シングルストリーム方策最適化

要旨

大規模言語モデル（LLM）のポリシー勾配最適化を、シングルストリームの観点から再検討する。GRPOのような主流のグループベース手法は、オンザフライのベースラインを用いて分散を低減するが、重大な欠点を抱えている。頻繁に発生する縮退グループが学習信号を消滅させ、同期バリアがスケーラビリティを妨げるのだ。本論文では、これらの問題を設計上排除したシングルストリーム・ポリシー最適化（SPO）を提案する。SPOは、グループごとのベースラインを永続的でKL適応型のバリュートラッカーに置き換え、バッチ全体でグローバルにアドバンテージを正規化することで、各サンプルに対して安定した低分散の学習信号を提供する。グループフリーであるため、SPOはより高いスループットを実現し、生成時間が変動する長期視野やツール統合環境において効果的にスケールする。さらに、永続的なバリュートラッカーは、優先サンプリングによる適応型カリキュラムを自然に可能にする。Qwen3-8Bを用いた実験では、SPOはGRPOよりも滑らかに収束し、より高い精度を達成するとともに、縮退グループに費やされる計算リソースを排除する。

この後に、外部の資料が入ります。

## src/rtl/multi_cycle_control_unit_if.sv

```systemverilog
// Control bundle between the multi-cycle control FSM and the RV32I datapath.
// master = control unit (drives strobes), slave = datapath side (drives IR/status).
interface multi_cycle_control_unit_if;
  logic [6:0]  opcode;
  logic        alu_bcond;
  logic        halt_cond;
  logic        mem_ready;

  logic        pc_write;
  logic [1:0]  pc_source;
  logic        i_or_d;
  logic        mem_read;
  logic        mem_write;
  logic        ir_write;
  logic        alu_src_a;
  logic [1:0]  alu_src_b;
  logic [1:0]  alu_op;
  logic        reg_write;
  logic [1:0]  wb_sel;
  logic        is_halted;
  logic [31:0] retire_count;

  modport master (
    input  opcode, alu_bcond, halt_cond, mem_ready,
    output pc_write, pc_source, i_or_d, mem_read, mem_write, ir_write,
           alu_src_a, alu_src_b, alu_op, reg_write, wb_sel, is_halted,
           retire_count
  );

  modport slave (
    output opcode, alu_bcond, halt_cond, mem_ready,
    input  pc_write, pc_source, i_or_d, mem_read, mem_write, ir_write,
           alu_src_a, alu_src_b, alu_op, reg_write, wb_sel, is_halted,
           retire_count
  );
endinterface

```

## src/rtl/multi_cycle_control_unit.sv

```systemverilog
// Multi-cycle RV32I control FSM (IF/ID/EX/BR/MEM/WB/HALT) with retired-instruction counter.
// Optional macro MEM_HANDSHAKE_EN: IF and MEM stall until mem_ready; otherwise mem_ready is ignored.
module multi_cycle_control_unit (
  input  logic                        clk,
  input  logic                        reset,
  multi_cycle_control_unit_if.master  bus
);

  typedef enum logic [2:0] {
    st_if   = 3'd0,
    st_id   = 3'd1,
    st_ex   = 3'd2,
    st_br   = 3'd3,
    st_mem  = 3'd4,
    st_wb   = 3'd5,
    st_halt = 3'd6
  } state_t;

  typedef struct packed {
    logic       pc_write;
    logic [1:0] pc_source;
    logic       i_or_d;
    logic       mem_read;
    logic       mem_write;
    logic       ir_write;
    logic       alu_src_a;
    logic [1:0] alu_src_b;
    logic [1:0] alu_op;
    logic       reg_write;
    logic [1:0] wb_sel;
    logic       is_halted;
  } ctrl_t;

  localparam logic [1:0] pcsrc_pc4   = 2'd0;
  localparam logic [1:0] pcsrc_alu   = 2'd1;
  localparam logic [1:0] srcb_b      = 2'd0;
  localparam logic [1:0] srcb_imm    = 2'd2;
  localparam logic [1:0] aluop_add   = 2'b00;
  localparam logic [1:0] aluop_br    = 2'b01;
  localparam logic [1:0] aluop_funct = 2'b10;
  localparam logic [1:0] wbsel_alu   = 2'd0;
  localparam logic [1:0] wbsel_mdr   = 2'd1;
  localparam logic [1:0] wbsel_pc4   = 2'd2;

  // Opcode table; index order fixes the meaning of op_match bits below.
  localparam int num_ops = 8;
  localparam logic [6:0] op_codes [num_ops] = '{
    7'b0110011,  // 0 R
    7'b0010011,  // 1 I-arith
    7'b0000011,  // 2 LOAD
    7'b0100011,  // 3 STORE
    7'b1100011,  // 4 BRANCH
    7'b1101111,  // 5 JAL
    7'b1100111,  // 6 JALR
    7'b1110011   // 7 ECALL
  };

  logic [num_ops-1:0] op_match;
  logic is_r, is_i, is_load, is_store, is_branch, is_jal, is_jalr, is_ecall;
  logic op_known;
  logic mem_done;

  state_t state_reg, state_next;
  ctrl_t  ctrl_next;
  ctrl_t  ctrl_out;
  logic   halt_enter;
  logic [31:0] retire_count_reg;

  genvar gi;
  generate
    for (gi = 0; gi < num_ops; gi++) begin : g_op_match
      assign op_match[gi] = (bus.opcode == op_codes[gi]);
    end
  endgenerate

  assign is_r      = op_match[0];
  assign is_i      = op_match[1];
  assign is_load   = op_match[2];
  assign is_store  = op_match[3];
  assign is_branch = op_match[4];
  assign is_jal    = op_match[5];
  assign is_jalr   = op_match[6];
  assign is_ecall  = op_match[7];
  assign op_known  = |op_match;

`ifdef MEM_HANDSHAKE_EN
  assign mem_done = bus.mem_ready;
`else
  logic unused_mem_ready;
  assign unused_mem_ready = bus.mem_ready;
  assign mem_done = 1'b1;
`endif

  always_ff @(posedge clk) begin
    if (reset) begin
      state_reg <= st_if;
    end else begin
      state_reg <= state_next;
    end
  end

  // Every PC update retires one instruction; a halting ECALL retires on entry to HALT.
  always_ff @(posedge clk) begin
    if (reset) begin
      retire_count_reg <= 32'd0;
    end else if (ctrl_next.pc_write || halt_enter) begin
      retire_count_reg <= retire_count_reg + 32'd1;
    end
  end

  always_comb begin
    state_next = state_reg;
    ctrl_next  = '0;
    halt_enter = 1'b0;

    case (state_reg)
      st_if: begin
        ctrl_next.mem_read = 1'b1;
        ctrl_next.i_or_d   = 1'b0;
        if (mem_done) begin
          ctrl_next.ir_write = 1'b1;
          state_next         = st_id;
        end
      end

      st_id: begin
        if (is_ecall && bus.halt_cond) begin
          halt_enter = 1'b1;
          state_next = st_halt;
        end else if (is_ecall || !op_known) begin
          ctrl_next.pc_write  = 1'b1;
          ctrl_next.pc_source = pcsrc_pc4;
          state_next          = st_if;
        end else begin
          state_next = st_ex;
        end
      end

      st_ex: begin
        if (is_r || is_i) begin
          ctrl_next.alu_src_a = 1'b1;
          ctrl_next.alu_src_b = is_i ? srcb_imm : srcb_b;
          ctrl_next.alu_op    = aluop_funct;
          state_next          = st_wb;
        end else if (is_load || is_store) begin
          ctrl_next.alu_src_a = 1'b1;
          ctrl_next.alu_src_b = srcb_imm;
          ctrl_next.alu_op    = aluop_add;
          state_next          = st_mem;
        end else if (is_branch) begin
          ctrl_next.alu_src_a = 1'b1;
          ctrl_next.alu_src_b = srcb_b;
          ctrl_next.alu_op    = aluop_br;
          if (!bus.alu_bcond) begin
            ctrl_next.pc_write  = 1'b1;
            ctrl_next.pc_source = pcsrc_pc4;
            state_next          = st_if;
          end else begin
            state_next = st_br;
          end
        end else if (is_jal || is_jalr) begin
          // Target computed this cycle; link address written back as PC+4.
          ctrl_next.alu_src_a = is_jalr;
          ctrl_next.alu_src_b = srcb_imm;
          ctrl_next.alu_op    = aluop_add;
          ctrl_next.reg_write = 1'b1;
          ctrl_next.wb_sel    = wbsel_pc4;
          ctrl_next.pc_write  = 1'b1;
          ctrl_next.pc_source = pcsrc_alu;
          state_next          = st_if;
        end else begin
          state_next = st_if;
        end
      end

      st_br: begin
        ctrl_next.alu_src_a = 1'b0;
        ctrl_next.alu_src_b = srcb_imm;
        ctrl_next.alu_op    = aluop_add;
        ctrl_next.pc_write  = 1'b1;
        ctrl_next.pc_source = pcsrc_alu;
        state_next          = st_if;
      end

      st_mem: begin
        ctrl_next.i_or_d = 1'b1;
        if (is_load) begin
          ctrl_next.mem_read = 1'b1;
          if (mem_done) begin
            state_next = st_wb;
          end
        end else if (is_store) begin
          ctrl_next.mem_write = 1'b1;
          if (mem_done) begin
            ctrl_next.pc_write  = 1'b1;
            ctrl_next.pc_source = pcsrc_pc4;
            state_next          = st_if;
          end
        end else begin
          state_next = st_if;
        end
      end

      st_wb: begin
        ctrl_next.reg_write = 1'b1;
        ctrl_next.wb_sel    = is_load ? wbsel_mdr : wbsel_alu;
        ctrl_next.pc_write  = 1'b1;
        ctrl_next.pc_source = pcsrc_pc4;
        state_next          = st_if;
      end

      st_halt: begin
        ctrl_next.is_halted = 1'b1;
      end

      default: begin
        state_next = st_if;
      end
    endcase
  end

  // Outputs forced low while reset is high so no write can leak out mid-reset.
  assign ctrl_out = reset ? '0 : ctrl_next;

  assign bus.pc_write     = ctrl_out.pc_write;
  assign bus.pc_source    = ctrl_out.pc_source;
  assign bus.i_or_d       = ctrl_out.i_or_d;
  assign bus.mem_read     = ctrl_out.mem_read;
  assign bus.mem_write    = ctrl_out.mem_write;
  assign bus.ir_write     = ctrl_out.ir_write;
  assign bus.alu_src_a    = ctrl_out.alu_src_a;
  assign bus.alu_src_b    = ctrl_out.alu_src_b;
  assign bus.alu_op       = ctrl_out.alu_op;
  assign bus.reg_write    = ctrl_out.reg_write;
  assign bus.wb_sel       = ctrl_out.wb_sel;
  assign bus.is_halted    = ctrl_out.is_halted;
  assign bus.retire_count = retire_count_reg;

endmodule

```

## src/flat_wrapper.sv

```systemverilog
// flat-port wrapper written by rule: the top's interface ports become plain ports
module multi_cycle_control_unit_flat 
  (clk, reset, bus_opcode, bus_alu_bcond, bus_halt_cond, bus_mem_ready, bus_pc_write, bus_pc_source, bus_i_or_d, bus_mem_read, bus_mem_write, bus_ir_write, bus_alu_src_a, bus_alu_src_b, bus_alu_op, bus_reg_write, bus_wb_sel, bus_is_halted, bus_retire_count);
  multi_cycle_control_unit_if bus_i ();
  input  logic clk;
  input  logic reset;
  input wire logic [$bits(bus_i.opcode)-1:0] bus_opcode;
  input wire logic [$bits(bus_i.alu_bcond)-1:0] bus_alu_bcond;
  input wire logic [$bits(bus_i.halt_cond)-1:0] bus_halt_cond;
  input wire logic [$bits(bus_i.mem_ready)-1:0] bus_mem_ready;
  output wire logic [$bits(bus_i.pc_write)-1:0] bus_pc_write;
  output wire logic [$bits(bus_i.pc_source)-1:0] bus_pc_source;
  output wire logic [$bits(bus_i.i_or_d)-1:0] bus_i_or_d;
  output wire logic [$bits(bus_i.mem_read)-1:0] bus_mem_read;
  output wire logic [$bits(bus_i.mem_write)-1:0] bus_mem_write;
  output wire logic [$bits(bus_i.ir_write)-1:0] bus_ir_write;
  output wire logic [$bits(bus_i.alu_src_a)-1:0] bus_alu_src_a;
  output wire logic [$bits(bus_i.alu_src_b)-1:0] bus_alu_src_b;
  output wire logic [$bits(bus_i.alu_op)-1:0] bus_alu_op;
  output wire logic [$bits(bus_i.reg_write)-1:0] bus_reg_write;
  output wire logic [$bits(bus_i.wb_sel)-1:0] bus_wb_sel;
  output wire logic [$bits(bus_i.is_halted)-1:0] bus_is_halted;
  output wire logic [$bits(bus_i.retire_count)-1:0] bus_retire_count;
  assign bus_i.opcode = bus_opcode;
  assign bus_i.alu_bcond = bus_alu_bcond;
  assign bus_i.halt_cond = bus_halt_cond;
  assign bus_i.mem_ready = bus_mem_ready;
  assign bus_pc_write = bus_i.pc_write;
  assign bus_pc_source = bus_i.pc_source;
  assign bus_i_or_d = bus_i.i_or_d;
  assign bus_mem_read = bus_i.mem_read;
  assign bus_mem_write = bus_i.mem_write;
  assign bus_ir_write = bus_i.ir_write;
  assign bus_alu_src_a = bus_i.alu_src_a;
  assign bus_alu_src_b = bus_i.alu_src_b;
  assign bus_alu_op = bus_i.alu_op;
  assign bus_reg_write = bus_i.reg_write;
  assign bus_wb_sel = bus_i.wb_sel;
  assign bus_is_halted = bus_i.is_halted;
  assign bus_retire_count = bus_i.retire_count;
  multi_cycle_control_unit u_core (.clk(clk), .reset(reset), .bus(bus_i));
endmodule
```

## config.mk

```make
export PLATFORM = sky130hd
export DESIGN_NAME = multi_cycle_control_unit_flat
export DESIGN_NICKNAME = d
export VERILOG_FILES = /design/src/rtl/multi_cycle_control_unit_if.sv /design/src/rtl/multi_cycle_control_unit.sv /design/src/flat_wrapper.sv
export SDC_FILE = /design/constraint.sdc
export NUM_CORES = 1
export LEC_CHECK = 0
export CORE_AREA = 5 5 72 74
export CTS_BUF_LIST = sky130_fd_sc_hd__clkbuf_8
export CTS_CLUSTER_DIAMETER = 120
export DETAILED_ROUTE_END_ITERATION = 12
export DIE_AREA = 0 0 77 79
export GPL_ROUTABILITY_DRIVEN = 0
export PLACE_DENSITY = 0.8
export RECOVER_POWER = 50
export SETUP_SLACK_MARGIN = 0.2
export SLEW_MARGIN = 20
export SYNTH_ARGS = -nofsm -noshare
export SYNTH_HDL_FRONTEND = slang
export SYNTH_SLANG_ARGS = --single-unit
```

## constraint.sdc

```tcl
create_clock -name clk -period 3.2 [get_ports clk]
set_input_delay 0.64 -clock clk [delete_from_list [all_inputs] [get_ports clk]]
set_output_delay 0.64 -clock clk [all_outputs]
set_load 0.01 [all_outputs]
```

Word-level counts from Yosys, hierarchy flattened
Index checks and enable logic that the tools add are counted.

storage, ports and cells
  bits in registers = 35
  input port bits = 12
  output and inout port bits = 48
  logic and storage cells = 65

cells by class
  add/sub/neg operators = 1
  equal/unequal tests = 14
  muxes and demuxes = 39
  reductions and logical operators = 9

operator list
  kind                                                 number
  2-to-1 mux 3 bit                                     16
  adder 32 x 1 -> 32 bit, second input constant        1
  one-hot mux 3 bit (5 select lines)                   2
  equality test 7 bit, second input constant           4
  2-to-1 mux 16 bit                                    1
  2-to-1 mux 5 bit                                     3
  equality test 7 x 6 -> 1 bit, second input constant  2
  one-hot mux 5 bit (2 select lines)                   1
  equality test 3 bit, second input constant           3
  2-to-1 mux 1 bit                                     9
  2-to-1 mux 2 bit                                     4
  2-to-1 mux 8 bit                                     1
  OR reduction 8 bit                                   1
  equality test 7 x 2 -> 1 bit, second input constant  1
  equality test 7 x 5 -> 1 bit, second input constant  1
  equality test 3 x 2 -> 1 bit, second input constant  2
  one-hot mux 3 bit (2 select lines)                   1
  logical OR 1 bit                                     5
  one-hot mux 2 bit (2 select lines)                   1
  equality test 3 x 1 -> 1 bit, second input constant  1
  logical NOT 3 bit                                    1
  logical AND 1 bit                                    1
  logical NOT 1 bit                                    1

Longest topological paths before layout
Gate-level depths: netlist of the first run.

  depth after elaboration = 8
  mapped depth = 11
  mapped depth without buffers = 8

Least setup slack after synthesis of the first run
OpenSTA, ideal clock, no wires.

  path type = input -> output
  start = input port bus_opcode[2]
  end = output port bus_mem_read
  arrival time = 2.056 ns
  required time = 2.560 ns
  setup slack = 0.504 ns
  stages on the path = 4
  path buffers = 0
  cells stage by stage = and4bb_2 > nand2b_1 > or3_1 > a2111oi_0

between the ends
  longest elaborated chain between the ends = 4

ends and longest elaborated chain
  item                                RTL line                         source
  start: declaration                  flat_wrapper.sv:7                input wire logic [$bits(bus_i.opcode)-1:0] bus_opcode;
  equality test 7 x 2 -> 1 bit        multi_cycle_control_unit.sv:72   assign op_match[gi] = (bus.opcode == op_codes[gi]);
  2-to-1 mux 1 bit                    multi_cycle_control_unit.sv:187  if (is_load) begin
  one-hot mux 2 bit (2 select lines)  multi_cycle_control_unit.sv:116  case (state_reg)
  2-to-1 mux 16 bit                   multi_cycle_control_unit.sv:223  assign ctrl_out = reset ? '0 : ctrl_next;
  end: declaration                    flat_wrapper.sv:14               output wire logic [$bits(bus_i.mem_read)-1:0] bus_mem_read;

Every way passes these cells.

Worst setup path after layout of the first run
  start = input port bus_opcode[4]
  end = output port bus_pc_write

between the ends
  longest elaborated chain between the ends = 8
  elaborated cells between the ends (all ways) = 25
  classes of those cells = 8 x eq/ne; 10 x mux; 7 x reduce/logical

ends and longest elaborated chain
  item                                                           RTL line                                                          source
  equality test 7 bit, or another cell as far along              multi_cycle_control_unit.sv:72
  OR reduction 8 bit / logical OR 1 bit (equally long branches)  multi_cycle_control_unit.sv:84, multi_cycle_control_unit.sv:161
  logical NOT 1 bit / 2-to-1 mux 3 bit (equally long branches)   multi_cycle_control_unit.sv:130, multi_cycle_control_unit.sv:161
  logical OR 1 bit / 2-to-1 mux 3 bit (equally long branches)    multi_cycle_control_unit.sv:130, multi_cycle_control_unit.sv:150
  2-to-1 mux 3 bit, on equally long branches                     multi_cycle_control_unit.sv:130, multi_cycle_control_unit.sv:145
  2-to-1 mux 3 bit, on equally long branches                     multi_cycle_control_unit.sv:127, multi_cycle_control_unit.sv:140
  one-hot mux 3 bit (5 select lines) (*)                         multi_cycle_control_unit.sv:116
  2-to-1 mux 16 bit (*)                                          multi_cycle_control_unit.sv:223
  end: declaration                                               flat_wrapper.sv:11                                                output wire logic [$bits(bus_i.pc_write)-1:0] bus_pc_write;

Mark *: on every way between the ends. The rest lies on a longest branch, timed or not.

==> metrics.md, run 1 <==
| Metric | Value |
|---|---|
| Int Power | 0.000639 W |
| Vias | 2,255 |
| Max Fanout on Critical Path | 7 |
| Synth Instances | 266 |
| TritonCTS clock tree | yes |
| Maximum clock insertion buffer count | 2 |
| DRC Markers | 0 |
| Worst VDD drop | 248 µV |
| Arrival @ worst endpoint | 2.40 ns |
| Row count | 25 |
| Switching power total | 0.000226 W |
| Leakage power | 1.24 nW |
| Tot Pwr | 0.000865 W |
| CTS H-tree depth | 2 |
| CTS buffer count | 5 |
| Largest net degree at the start of global routing | 33 |
| Post-synth ARST share | 0% |
| Routed WL | 5860 µm |
| Post-DRT Antenna Nets | 0 |
| Grt ovf | 0 |
| IO Port Bufs | 56 |
| Nets | 357 |
| Post-synth EDFFs | 0 |
| Fill count | 393 |
| Final worst path period share | 95.0% |
| Clk pwr share | 36.5% |
| Placement-stage worst setup slack | -0.238 ns |
| Antenna cells | 0 |
| Worst Hold Class | register to register |
| Seq/Total Area, Yosys | 33.2% |
| Worst-Margin Slew | 0.509 ns |
| Clk root buf | clkbuf_8 |
| Drt pass-1 iters | 4 |
| Syn avg cell area | 7.93 µm² |
| Synthesis-stage register bit count | 35 |
| Die span in x | 77 µm |
| Top FF cell, synth | dfxtp_1 |
| WHS Path Cells | 2 |
| Die Area | 6080 µm² |
| Reg2reg path depth | 7 |
| Hpwl dp | 4170 µm |
| RSZ-0062 raised after global routing | yes |
| Max reg flops | 32 |
| Pwr/cell area | 288 nW/µm² |
| Setup WS post-layout | 0.161 ns |
| Seq pwr share | 51.6% |
| Wirelength per Cell | 14.8 µm |
| Syn-to-layout area delta | 42.3% |
| Final Hold Viols | 0 |
| Finish-stage setup viols | 0 |
| Critical Path RT | 2.56 ns |
| # Max-Cap Violations | 0 |
| Initial Utilization | 46.5% |
| HP Start | u_core.bus.retire_count[24] |
| Register area | 701 µm² |
| Clock latency on the worst-skew pair | 0.29 ns |
| DR vias/cell | 5.68 |
| Sw Ratio | 26.1% |
| GRT Util Overall | 19.2% |
| Core Box Area | 4540 µm² |
| Power share of the combinational group | 11.9% |
| DRT iter0 DRCs | 167 |
| Clock-pin slew on the worst setup and hold paths | 0.07 ns |
| Reg2reg start | u_core.state_reg[0] |
| Fin crit period | 3.04 ns |
| Vias in the first global route | 2,112 |
| CP Capture Type | output pin |
| Final Skew | 0.00577 ns |
| Fmax | 0.329 GHz |
| IO Count | 60 |
| CP startpoint | bus_opcode[4] |
| First-pass GRT wire length | 9690 µm |
| Critical setup path kind | input port to output pin |
| Layout cells sized above 1 | 17.5% |
| Initial antenna violation count | 0 |
| Cell Area, Synth | 2110 µm² |
| Multi-input gate area | 1340 µm² |
| Crit start category | input port |
| # clock sinks | 35 |
| Final instance area | 3000 µm² |
| Max_slew headroom | 66.0% |
| Fin Hold WS | 0.494 ns |
| Post-DP Area | 2870 µm² |
| Die H | 79 µm |
| Synth unique cells | 44 |
| Status | finished clean |
| Yosys warns | 0 |
| Post-Route Setup TNS | 0 ns |
| Final Max Slew Viols | 0 |
## power groups by stage
stage               logic [W]  clock network [W]  registers, W
floorplan           0.0000500                  0      0.000454
global placement    0.0000976                  0      0.000456
detailed placement  0.0000985                  0      0.000456
CTS                  0.000100           0.000326      0.000446
global route         0.000111           0.000350      0.000447
finish               0.000103           0.000316      0.000447
## critical path, stage by stage
cell	delay [ns]
dlygate4sd3_1	0.55
buf_4	0.15
buf_4	0.15
nand3b_1	0.15
a21oi_1	0.28
o32ai_4	0.14
nor2_1	0.12
nor2_1	0.07
buf_2	0.14
## cells in the mapped netlist (all sizes together) (2+ instances only)
master | n | area [µm²]
and4 | 5 | 46.3
ha | 3 | 37.5
nand4 | 6 | 52.6
nand3b | 2 | 15.0
a21oi | 30 | 150
xor2 | 9 | 78.8
nor2 | 16 | 62.6
clkbuf | 8 | 30.0
dfxtp | 35 | 701
nor4 | 2 | 12.5
and2 | 4 | 25.0
nor3 | 5 | 25.0
inv | 8 | 30.0
or3 | 21 | 131
nor2b | 3 | 18.8
nor3b | 2 | 15.0
nand2b | 4 | 25.0
or4 | 4 | 30.0
nand2 | 18 | 67.6
nand3 | 10 | 50.1
o211ai | 8 | 65.1
and3 | 9 | 56.3
o2111ai | 4 | 35.0
buf | 12 | 75.1
o31ai | 4 | 30.0
o21ai | 21 | 105
## cells by family after synthesis
| group | synth area share [%] |
|---|---|
| AOI/OAI and AO/OA | 21.7 |
| xor gates and xnor gates | 4.15 |
| adders and majority gates | 1.78 |
| buffers and inverters | 6.41 |
| DFF | 33.2 |
| muxes | 0.475 |
| other | 0.178 |
| and+or+nand+nor | 32.1 |
## cells in the final DEF (no fill, tap or decap), types with 10 or more instances in the layout
cell type,instances
nand2_1,18
buf_4,30
or3_1,19
nor2_1,14
dfxtp_1,35
dlygate4sd3_1,33
a21oi_1,29
clkdlybuf4s50_1,10
nand3_1,10
o21ai_0,20
## layout make-up
cell class / instances / area share, %
Clock buffer: 5 / 2.29
Timing Repair Buffer: 88 / 25.9
Tap cell: 54 / 2.25
Multi-Input combinational cell: 204 / 44.7
Clock inverter: 3 / 0.542
Inverter: 8 / 1.00
Sequential cell: 35 / 23.4
## per-stage QoR
stage / std cells / utilization [%]
2_1_floorplan: 267 / -
3_3_place_gp: 388 / 63.2
3_5_place_dp: 388 / 63.2
4_1_cts: 396 / 65.2
5_1_grt: 397 / 66.2
6_report: 397 / 66.2
## timing repair
action,in CTS,in global routing
buffers inserted,0,1
hold buffers,0,0
endpoints found under the setup margin,11,7
gates resized for setup,18,24
pin swaps,1,4
## metal layers
metal,track usage (%),part of all wire [%]
met1,24.7,46
met5,0,0
met2,30.4,47
met4,8.93,1.6
met3,4.54,6.1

アブレーション研究により、SPOの利点がベースライン推定とアドバンテージ正規化に対する原理に基づいたアプローチに起因することが確認され、LLM推論におけるより堅牢で効率的な道筋が示される。Qwen3 8Bを用いた5つの難易度の高い数学ベンチマークにおいて、SPOはGRPOに対して平均maj@32を+3.4パーセンテージポイント（pp）向上させ、BRUMO 25では+7.3 pp、AIME 25では+4.4 pp、HMMT 25では+3.3 ppという顕著な絶対ポイントの向上を達成し、評価されたk値全体でpass@kにおいて一貫した相対的向上を実現する。SPOの成功は、RLアルゴリズムに付随的な複雑性を追加するという主流のトレンドに挑戦し、アーキテクチャ的な回避策ではなく基本原理がLLM推論の次の進化を牽引する道筋を示している。

English

We revisit policy-gradient optimization for Large Language Models (LLMs) from a single-stream perspective. Prevailing group-based methods like GRPO reduce variance with on-the-fly baselines but suffer from critical flaws: frequent degenerate groups erase learning signals, and synchronization barriers hinder scalability. We introduce Single-stream Policy Optimization (SPO), which eliminates these issues by design. SPO replaces per-group baselines with a persistent, KL-adaptive value tracker and normalizes advantages globally across the batch, providing a stable, low-variance learning signal for every sample. Being group-free, SPO enables higher throughput and scales effectively in long-horizon or tool-integrated settings where generation times vary. Furthermore, the persistent value tracker naturally enables an adaptive curriculum via prioritized sampling. Experiments using Qwen3-8B show that SPO converges more smoothly and attains higher accuracy than GRPO, while eliminating computation wasted on degenerate groups. Ablation studies confirm that SPO's gains stem from its principled approach to baseline estimation and advantage normalization, offering a more robust and efficient path for LLM reasoning. Across five hard math benchmarks with Qwen3 8B, SPO improves the average maj@32 by +3.4 percentage points (pp) over GRPO, driven by substantial absolute point gains on challenging datasets, including +7.3 pp on BRUMO 25, +4.4 pp on AIME 25, +3.3 pp on HMMT 25, and achieves consistent relative gain in pass@k across the evaluated k values. SPO's success challenges the prevailing trend of adding incidental complexity to RL algorithms, highlighting a path where fundamental principles, not architectural workarounds, drive the next wave of progress in LLM reasoning.